Huguet de Mataplana

Huguet de Mataplana (after 1173 – 28 November 1213) was a Catalan nobleman and poet. His name, also spelled Uget, is the diminutive form of Hug (also spelled Huc or Uc), which is the Occitan version of "Hugh" (French Hugues).

Huguet was the nephew of Ponç de Mataplana, who was attacked in a poem by the troubadour Guillem de Berguedà and whose death was later lamented by that same troubadour in a planh. Huguet's name appears in documents regularly between 1185 and his death. In 1197, for the first time in a surviving document, a woman, Sança, is named as his wife. He derives his name from the lordship he held at Mataplana near Nuestra Señora de Mongrony in the Ripollès. He was a frequent attendee at the courts of Alfonso II of Aragon and his son Peter II, figuring extensively in their royal charters. He was said to be a favorite of Peter.

According to the Historias y conquestas of Pere Tomich (1438), a late source, Huguet was present at the Battle of Las Navas de Tolosa in 1212. He was wounded at the Battle of Muret the next year and died of his wounds a few months later.
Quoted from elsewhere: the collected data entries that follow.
## src/rtl/mul_red_pkg.sv

```systemverilog
// Shared constants and types for the K/D multiply-reduce issuer.
package mul_red_pkg;

  localparam int unsigned DATA_W      = 24;
  localparam int unsigned SEL_W       = 2;
  localparam int unsigned KYBER_Q     = 3329;
  localparam int unsigned DILITHIUM_Q = 8380417;

  localparam logic             MODE_K   = 1'b0;
  localparam logic             MODE_D   = 1'b1;
  localparam logic [SEL_W-1:0] SEL_INTT = 2'b10;

  typedef enum logic [1:0] {
    IDLE  = 2'd0,
    RUN   = 2'd1,
    DRAIN = 2'd2
  } state_t;

  // One slot of the in-flight tracker.
  typedef struct packed {
    logic vld;
    logic last;
  } tag_t;

  // One result FIFO entry.
  typedef struct packed {
    logic              last;
    logic [DATA_W-1:0] data;
  } res_t;

  // INTT needs the A operand skewed one cycle behind w.
  function automatic logic is_intt(input logic [SEL_W-1:0] sel);
    return sel == SEL_INTT;
  endfunction

endpackage

```

## src/rtl/mul_red_issuer_if.sv

```systemverilog
// Operand stream, multiplier pins and result stream of the issuer.
interface mul_red_issuer_if;
  import mul_red_pkg::*;

  // operand stream
  logic              in_valid;
  logic              in_ready;
  logic [DATA_W-1:0] in_a;
  logic [DATA_W-1:0] in_w;
  logic              in_mode;
  logic [SEL_W-1:0]  in_sel;
  logic              in_last;

  // multiplier pins
  logic [DATA_W-1:0] mul_a;
  logic [DATA_W-1:0] mul_w;
  logic [SEL_W-1:0]  mul_sel_a;
  logic              mul_mode;
  logic [DATA_W-1:0] mul_result;

  // result stream
  logic              out_valid;
  logic              out_ready;
  logic [DATA_W-1:0] out_data;
  logic              out_last;

  // Issuer side.
  modport slave (
    input  in_valid, in_a, in_w, in_mode, in_sel, in_last,
    input  mul_result, out_ready,
    output in_ready, mul_a, mul_w, mul_sel_a, mul_mode,
    output out_valid, out_data, out_last
  );

  // Butterfly controller / multiplier / consumer side.
  modport master (
    output in_valid, in_a, in_w, in_mode, in_sel, in_last,
    output mul_result, out_ready,
    input  in_ready, mul_a, mul_w, mul_sel_a, mul_mode,
    input  out_valid, out_data, out_last
  );

endinterface

```

## src/rtl/mul_red_fifo.sv

```systemverilog
// Result FIFO: DEPTH entries of {last, data}, with occupancy count.
module mul_red_fifo
  import mul_red_pkg::*;
#(
  parameter int unsigned DEPTH = 8,
  localparam int unsigned PTR_W = $clog2(DEPTH),
  localparam int unsigned CNT_W = PTR_W + 1
) (
  input  logic             clk,
  input  logic             rst,
  input  logic             push,
  input  res_t             push_data,
  input  logic             pop,
  output res_t             head,
  output logic             empty,
  output logic [CNT_W-1:0] count
);

  res_t             mem [DEPTH];
  logic [PTR_W-1:0] wr_ptr;
  logic [PTR_W-1:0] rd_ptr;

  // Pointers and occupancy; push+pop together leaves count unchanged.
  always_ff @(posedge clk) begin
    if (!rst) begin
      wr_ptr <= '0;
      rd_ptr <= '0;
      count  <= '0;
    end else begin
      if (push) wr_ptr <= wr_ptr + PTR_W'(1);
      if (pop)  rd_ptr <= rd_ptr + PTR_W'(1);
      case ({push, pop})
        2'b10:   count <= count + CNT_W'(1);
        2'b01:   count <= count - CNT_W'(1);
        default: count <= count;
      endcase
    end
  end

  // Storage array, no reset needed: reads are qualified by empty.
  always_ff @(posedge clk) begin
    if (push) mem[wr_ptr] <= push_data;
  end

  assign head  = mem[rd_ptr];
  assign empty = (count == '0);

endmodule

```

## src/rtl/mul_red_issuer.sv

```systemverilog
// Issuer/collector for the shared K/D modular multiply-reduce unit.
module mul_red_issuer
  import mul_red_pkg::*;
#(
  parameter int unsigned MUL_LAT = 3,
  parameter int unsigned DEPTH   = 8
) (
  input  logic             clk,
  input  logic             rst,
  mul_red_issuer_if.slave  bus,
  output logic             busy
);

  localparam int unsigned PTR_W = $clog2(DEPTH);
  localparam int unsigned CNT_W = PTR_W + 1;
  localparam int unsigned INF_W = $clog2(MUL_LAT + 2);
  localparam int unsigned SUM_W = ((CNT_W > INF_W) ? CNT_W : INF_W) + 1;

  state_t            state_q;
  state_t            state_d;
  logic              mode_q;
  logic              mode_d;
  logic [SEL_W-1:0]  sel_q;
  logic [SEL_W-1:0]  sel_d;

  // Slot 0 is only used by INTT beats (one extra cycle for the A skew).
  tag_t [MUL_LAT:0]  tag_q;
  logic [DATA_W-1:0] a_dly_q;

  logic [INF_W-1:0]  inflight;
  logic [CNT_W-1:0]  fifo_count;
  logic              fifo_empty;
  res_t              fifo_head;
  res_t              push_data;
  logic              push;
  logic              pop;

  logic              credit_ok;
  logic              pipe_empty;
  logic              in_fire;
  logic              mode_eff;
  logic [SEL_W-1:0]  sel_eff;
  logic              intt;
  tag_t              new_tag;

  // Number of beats issued to the multiplier whose results are not yet captured.
  always_comb begin
    inflight = '0;
    for (int unsigned i = 0; i <= MUL_LAT; i++) begin
      inflight = inflight + INF_W'(tag_q[i].vld);
    end
  end

  assign pipe_empty = (inflight == '0);
  // The multiplier cannot stall, so every issued beat must already own a FIFO slot.
  assign credit_ok  = (SUM_W'(fifo_count) + SUM_W'(inflight)) < SUM_W'(DEPTH);

  // Burst FSM state register with latched mode/sel.
  always_ff @(posedge clk) begin
    if (!rst) begin
      state_q <= IDLE;
      mode_q  <= MODE_K;
      sel_q   <= '0;
    end else begin
      state_q <= state_d;
      mode_q  <= mode_d;
      sel_q   <= sel_d;
    end
  end

  // Next state, accept handshake and the mode/sel presented to the multiplier.
  always_comb begin
    state_d      = state_q;
    mode_d       = mode_q;
    sel_d        = sel_q;
    mode_eff     = mode_q;
    sel_eff      = sel_q;
    bus.in_ready = rst && (state_q != DRAIN) && credit_ok;
    in_fire      = bus.in_valid && bus.in_ready;

    // The first beat must see its own mode/sel before they are latched.
    if (state_q == IDLE) begin
      mode_eff = in_fire ? bus.in_mode : MODE_K;
      sel_eff  = in_fire ? bus.in_sel  : '0;
    end
    if (!rst) begin
      mode_eff = MODE_K;
      sel_eff  = '0;
    end

    case (state_q)
      IDLE: begin
        if (in_fire) begin
          mode_d  = bus.in_mode;
          sel_d   = bus.in_sel;
          state_d = bus.in_last ? DRAIN : RUN;
        end
      end
      RUN: begin
        if (in_fire && bus.in_last) state_d = DRAIN;
      end
      DRAIN: begin
        if (pipe_empty && fifo_empty) begin
          state_d = IDLE;
          mode_d  = MODE_K;
          sel_d   = '0;
        end
      end
      default: state_d = IDLE;
    endcase
  end

  // Multiplier operand drive; INTT presents A one cycle after its w.
  always_comb begin
    intt          = is_intt(sel_eff);
    new_tag       = tag_t'{vld: 1'b1, last: bus.in_last};
    bus.mul_w     = in_fire ? bus.in_w : '0;
    bus.mul_a     = intt ? a_dly_q : (in_fire ? bus.in_a : '0);
    bus.mul_mode  = mode_eff;
    bus.mul_sel_a = sel_eff;
  end

  // Tag pipe mirrors the multiplier pipeline; delayed A register for INTT.
  always_ff @(posedge clk) begin
    if (!rst) begin
      tag_q   <= '0;
      a_dly_q <= '0;
    end else begin
      a_dly_q  <= (in_fire && intt)  ? bus.in_a : '0;
      tag_q[0] <= (in_fire && intt)  ? new_tag  : '0;
      tag_q[1] <= (in_fire && !intt) ? new_tag  : tag_q[0];
      for (int unsigned i = 2; i <= MUL_LAT; i++) begin
        tag_q[i] <= tag_q[i-1];
      end
    end
  end

  // Capture the multiplier result as its tag leaves the pipe.
  assign push      = tag_q[MUL_LAT].vld;
  assign push_data = res_t'{last: tag_q[MUL_LAT].last, data: bus.mul_result};
  assign pop       = !fifo_empty && bus.out_ready;

  mul_red_fifo #(
    .DEPTH (DEPTH)
  ) u_fifo (
    .clk       (clk),
    .rst       (rst),
    .push      (push),
    .push_data (push_data),
    .pop       (pop),
    .head      (fifo_head),
    .empty     (fifo_empty),
    .count     (fifo_count)
  );

  // Result stream from the FIFO head, zeroed when nothing is pending.
  always_comb begin
    bus.out_valid = !fifo_empty;
    bus.out_data  = fifo_empty ? '0 : fifo_head.data;
    bus.out_last  = !fifo_empty && fifo_head.last;
  end

  assign busy = (state_q != IDLE);

endmodule

```

## src/flat_wrapper.sv

```systemverilog
// flat-port wrapper written by rule: the top's interface ports become plain ports
module mul_red_issuer_flat import mul_red_pkg::*;
#(
  parameter int unsigned MUL_LAT = 3,
  parameter int unsigned DEPTH   = 8
)
  (clk, rst, busy, bus_in_valid, bus_in_a, bus_in_w, bus_in_mode, bus_in_sel, bus_in_last, bus_mul_result, bus_out_ready, bus_in_ready, bus_mul_a, bus_mul_w, bus_mul_sel_a, bus_mul_mode, bus_out_valid, bus_out_data, bus_out_last);
  mul_red_issuer_if bus_i ();
  input  logic clk;
  input  logic rst;
  output logic busy;
  input wire logic [$bits(bus_i.in_valid)-1:0] bus_in_valid;
  input wire logic [$bits(bus_i.in_a)-1:0] bus_in_a;
  input wire logic [$bits(bus_i.in_w)-1:0] bus_in_w;
  input wire logic [$bits(bus_i.in_mode)-1:0] bus_in_mode;
  input wire logic [$bits(bus_i.in_sel)-1:0] bus_in_sel;
  input wire logic [$bits(bus_i.in_last)-1:0] bus_in_last;
  input wire logic [$bits(bus_i.mul_result)-1:0] bus_mul_result;
  input wire logic [$bits(bus_i.out_ready)-1:0] bus_out_ready;
  output wire logic [$bits(bus_i.in_ready)-1:0] bus_in_ready;
  output wire logic [$bits(bus_i.mul_a)-1:0] bus_mul_a;
  output wire logic [$bits(bus_i.mul_w)-1:0] bus_mul_w;
  output wire logic [$bits(bus_i.mul_sel_a)-1:0] bus_mul_sel_a;
  output wire logic [$bits(bus_i.mul_mode)-1:0] bus_mul_mode;
  output wire logic [$bits(bus_i.out_valid)-1:0] bus_out_valid;
  output wire logic [$bits(bus_i.out_data)-1:0] bus_out_data;
  output wire logic [$bits(bus_i.out_last)-1:0] bus_out_last;
  assign bus_i.in_valid = bus_in_valid;
  assign bus_i.in_a = bus_in_a;
  assign bus_i.in_w = bus_in_w;
  assign bus_i.in_mode = bus_in_mode;
  assign bus_i.in_sel = bus_in_sel;
  assign bus_i.in_last = bus_in_last;
  assign bus_i.mul_result = bus_mul_result;
  assign bus_i.out_ready = bus_out_ready;
  assign bus_in_ready = bus_i.in_ready;
  assign bus_mul_a = bus_i.mul_a;
  assign bus_mul_w = bus_i.mul_w;
  assign bus_mul_sel_a = bus_i.mul_sel_a;
  assign bus_mul_mode = bus_i.mul_mode;
  assign bus_out_valid = bus_i.out_valid;
  assign bus_out_data = bus_i.out_data;
  assign bus_out_last = bus_i.out_last;
  mul_red_issuer #(.MUL_LAT(MUL_LAT), .DEPTH(DEPTH)) u_core (.clk(clk), .rst(rst), .bus(bus_i), .busy(busy));
endmodule
```

## config.mk

```make
export PLATFORM = sky130hd
export DESIGN_NAME = mul_red_issuer_flat
export DESIGN_NICKNAME = d
export VERILOG_FILES = /design/src/rtl/mul_red_pkg.sv /design/src/rtl/mul_red_issuer_if.sv /design/src/rtl/mul_red_fifo.sv /design/src/rtl/mul_red_issuer.sv /design/src/flat_wrapper.sv
export SDC_FILE = /design/constraint.sdc
export NUM_CORES = 1
export LEC_CHECK = 0
export BUFFER_PORTS_ARGS = -buffer_cell sky130_fd_sc_hd__buf_4
export CELL_PAD_IN_SITES_DETAIL_PLACEMENT = 1
export CELL_PAD_IN_SITES_GLOBAL_PLACEMENT = 1
export CORE_MARGIN = 10
export CORE_UTILIZATION = 53
export CTS_BUF_LIST = sky130_fd_sc_hd__clkbuf_8
export CTS_CLUSTER_DIAMETER = 200
export CTS_CLUSTER_SIZE = 30
export DETAILED_ROUTE_END_ITERATION = 8
export GPL_TIMING_DRIVEN = 0
export PLACE_DENSITY = 0.91
export SYNTH_ARGS = -nofsm -noshare
export SYNTH_HDL_FRONTEND = slang
export SYNTH_SLANG_ARGS = --single-unit
```

## constraint.sdc

```tcl
create_clock -name clk -period 6.4 [get_ports clk]
set_input_delay 0.64 -clock clk [delete_from_list [all_inputs] [get_ports clk]]
set_output_delay 0.64 -clock clk [all_outputs]
set_load 0.02 [all_outputs]
```

==> qor.csv, run 1 <==
stage,metric,value,unit
timing,worst_slew_pin_slew,1.01,ns
route,antenna_left,0,
power_and_ir_drop,p_per_area,230,nW/µm²
floorplanning,floorplan.initialDensity,53.7,%
cts,post_cts_buffers,0,
floorplanning,fp-row-count,50,
synth,async_flop_share,0,%
critical_path,cp.arrival,3.67,ns
synth,synth_flop_cell,edfxtp_1,
route,drt_iter0_markers,380,
global_routing,grt_usage,20.0,%
route,via_per_inst,5.76,
cts,clk_latency,0.53,ns
layout,n_antenna_cell,0,
power_and_ir_drop,finalPower,2.71,mW
critical_path,regToRegSetupSlack,3.37,ns
synth,yosysSeqAreaShare,70.0,%
cts,cts_resized,0,
layout,drive_gt1_share,34.4,%
cts,htreeDepth,1,
timing,layout_worst_path_cycle_share,67.4,%
power_and_ir_drop,p_leak,4.26,nW
placed_design,gp_congestion,0.815,
critical_path,critical_path_class,reg2out,
cts,cts_made_buffers,12,
layout,nNetsFinal,836,
floorplanning,pin_count,159,
global_routing,grt_pass1_vias,6534,
timing,finalSetupTns,0,ns
timing,slew_headroom,32.5,%
timing,slew_viol_final,0,
global_routing,grt_pass1_wl,38000,µm
critical_path,crit_path_top_delay_cell,fa_1,
synth,synth_top_area_share,60.0,%
synth,synth.distinct_cells,46,
floorplanning,die_w,157,µm
cts,cts_tree,yes,
critical_path,path_cells,ha_1 > inv_1 > fa_1 > inv_1 > ha_1 > ha_1 > and3b_1 > o21ai_1 > and4_4 > buf_6 > buf_6 > a22o_1 > buf_4,
cts,postCtsHoldBufs,0,
synth,synth_top_area_cell,edfxtp_1,
timing,fin_crit,4.31,ns
route,drtPass1Iterations,5,
global_routing,grt_max_degree,32,
critical_path,endpoint_kind,output pin,
global_routing,grt_overflow,0,
synth,synth_seq_cells,250,
timing,finClkSkew,0.0516,ns
floorplanning,die_h,157,µm
synth,syn_area_per_cell,17.6,µm²
floorplanning,floorplan.core_area,18600,µm²
critical_path,slowest_delay,0.41,ns
timing,fmax,232,MHz
critical_path,critPathLaunchType,register,
placed_design,port_buffers,158,
synth,synth_edf_count,200,
cts,numClockSinks,250,
cts,clk_path_buf_depth,3,
layout,n_fill_cell,1686,
route,vias,5674,
route,wl_per_cell,25.0,µm
timing,setup_violations,0,
synth,synth_fp_nets,659,
floorplanning,die_area,24800,µm²
synth,ys_warn_count,0,
critical_path,cp_common_cell,ha_1,
route,routed_wl,24600,µm
cts,root_buffer,clkbuf_8,
synth,syn_area,10000,µm²
global_routing,antenna_found_initial,0,
cts,clk_pin_slew,0.17,ns
run_status,status,finished clean,
route,drc,0,
run,cap_violations,0,
critical_path,cp.required,5.76,ns
power_and_ir_drop,vdd_drop_max,0.120,mV
critical_path,critPathMaxFanout,10,
layout,layout-area-overhead-vs-synth,18.1,%
synth,synth.area.top_cells,"edfxtp_1, mux4_2, dfxtp_1",
timing,rsz0062_at_grt,false,
placed_design,dp_hpwl,17500,µm
timing,finalHoldViolCount,0,
min_path,min_path_type,in2reg,
synth,syn-instance-count,568,
cell families (layout without fill, tap and decap cells):
group / Yosys count / after routing / share of synthesized area [%]
AO/OA/AOI/OAI: 44 / 44 / 3.74
flip-flops: 250 / 250 / 70.0
adder cells (fa/ha/maj): 11 / 11 / 1.53
buffers and inverters: 42 / 225 / 2.18
AND/OR/NAND/NOR: 135 / 135 / 7.76
XOR/XNOR: 6 / 6 / 0.525
multiplexers: 80 / 80 / 14.3
registers in the layout, summed over array words and instances, names as in the netlist, 2 cells and up, named ones only:
register / count
u_core.u_fifo.count: 4
u_core.tag_q: 6
u_core.u_fifo.rd_ptr: 3
u_core.state_q: 2
u_core.a_dly_q: 24
u_core.u_fifo.wr_ptr: 3
u_core.u_fifo.mem: 200
u_core.sel_q: 2
cells in the mapped netlist, types with 2 or more instances:
cell type	n
edfxtp_1	200
dfxtp_1	50
mux4_2	50
and2_1	38
nor2_1	34
mux2i_1	30
and3_1	25
a22o_1	24
clkbuf_1	19
nand2_1	11
ha_1	9
inv_1	8
buf_6	7
buf_2	6
a21oi_1	4
nand2b_1	4
nand3_1	4
nor2b_1	4
a32o_1	3
o21ai_0	3
xnor2_1	3
xor2_1	3
a21boi_0	2
fa_1	2
nor3_1	2
o21a_1	2
or3_4	2
per-layer routing:
layer	share of wire, %	GRT usage, %	vias to the layer above
met1	39	23.4	2876
met2	50	35.0	228
met3	10	7.53	20
met5	0	0	-
li1	-	-	2550
met4	0.88	3.21	0
worst max-delay path, delay by kind of cell, from the launching register on:
family | cells | cell delay [ns]
adder cells (fa/ha/maj) | 4 | 1.19
buffers and inverters | 5 | 0.55
AO/OA/AOI/OAI | 2 | 0.54
AND/OR/NAND/NOR | 2 | 0.49
flip-flops | 1 | 0.36
stage by stage:
stage          cell area (µm²)  setup WS [ns]  cells  hold WS [ns]  util [%]
2_1_floorplan            10000           2.92    568         0.412         -
3_3_place_gp             11500           2.11    960         0.417      61.6
3_5_place_dp             11600           2.65    965         0.448      62.2
4_1_cts                  11800           2.03    985         0.278      63.4
5_1_grt                  11800           1.86    985         0.266      63.4
6_report                 11800           2.09    985         0.300      63.4
final timing paths:
check                                  start                              end  depth (start not counted)
hold reg to reg   u_core.tag_q[4]$_SDFF_PN0_  u_core.push_data[24]$_SDFF_PN0_                          1
hold / removal                  bus_in_a[23]    u_core.a_dly_q[23]$_SDFF_PN0_                          2
setup reg to reg  u_core.tag_q[1]$_SDFF_PN0_       u_core.tag_q[2]$_SDFF_PN0_                         12
setup / recovery  u_core.tag_q[1]$_SDFF_PN0_                    bus_mul_a[19]                         13
final cells by class:
cell class / instances / area, µm² / share of cell area, %
Buffer: 33 / 184 / 1.56
Clock buffer: 13 / 179 / 1.51
Clock inverter: 7 / 42.5 / 0.360
Inverter: 9 / 33.8 / 0.286
Multi-Input combinational cell: 276 / 2840 / 24.0
Sequential cell: 250 / 7010 / 59.3
Tap cell: 234 / 293 / 2.48
Timing Repair Buffer: 163 / 1240 / 10.5
cells in the final DEF (no fill, tap or decap), drive strengths merged:
master	synthesis	final
xor2	3	3
a32oi	1	1
fa	2	2
nor4bb	1	1
and4	2	2
o21a	2	2
xnor2	3	3
a21boi	2	2
clkbuf	19	32
o21ai	4	4
buf	14	177
nor2b	4	4
and2	38	38
nor3	3	3
nor4	2	2
nor2	34	34
or3b	1	1
nor4b	1	1
mux2i	30	30
o31ai	1	1
or2	2	2
a21oi	4	4
or3	2	2
a32o	3	3
nand2	11	11
and3	25	25
a22o	24	24
nand2b	4	4
and3b	1	1
o22ai	1	1
a211oi	1	1
inv	9	16
ha	9	9
a21o	1	1
edfxtp	200	200
mux4	50	50
nand3	4	4
dfxtp	50	50
where the power goes:
group	internal [mW]	total, mW	switching [mW]
clock	0.199	0.662	0.462
combinational	0.133	0.284	0.151
sequential	1.76	1.77	0.00775
Power figures use the tool's default switching activity.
Peter II died at this battle. According to the Llibre dels fets of Peter's son, James I, Huguet was one of those who fled the field at Muret.

Huguet was the patron of the troubadour Raimon Vidal de Bezaudun. According to "Abrils issia", by Raimon, Huguet was an intimate and patron of joglars, the travelling performers of troubadours' songs. In another poem, "So fo el temps", Raimon describes in detail Huguet's sumptuous court at Mataplana. It has been suggested that Raimon was Huguet's teacher and grammarian. Of Huguet's poetic output, three tensos and one sirventes are conserved. He composed "En Blanchacet, eu sui de noit" and "En Diable, vos es per dar enoi", his two tensos with a Blacatz (or possibly with Blacasset), while the two were both young. His patronage of joglars did not stop him from attacking one Reculaire in the sirventes "Scometre.us vuoill, Reculaire". Huguet's most studied work is "D'un sirventes m'es pres talens", in which he abuses his good friend Raimon de Miraval for disowning his wife, Caudairenga. The sirventes comes with a long razo explaining the circumstances of its composition. Raimon has left a response.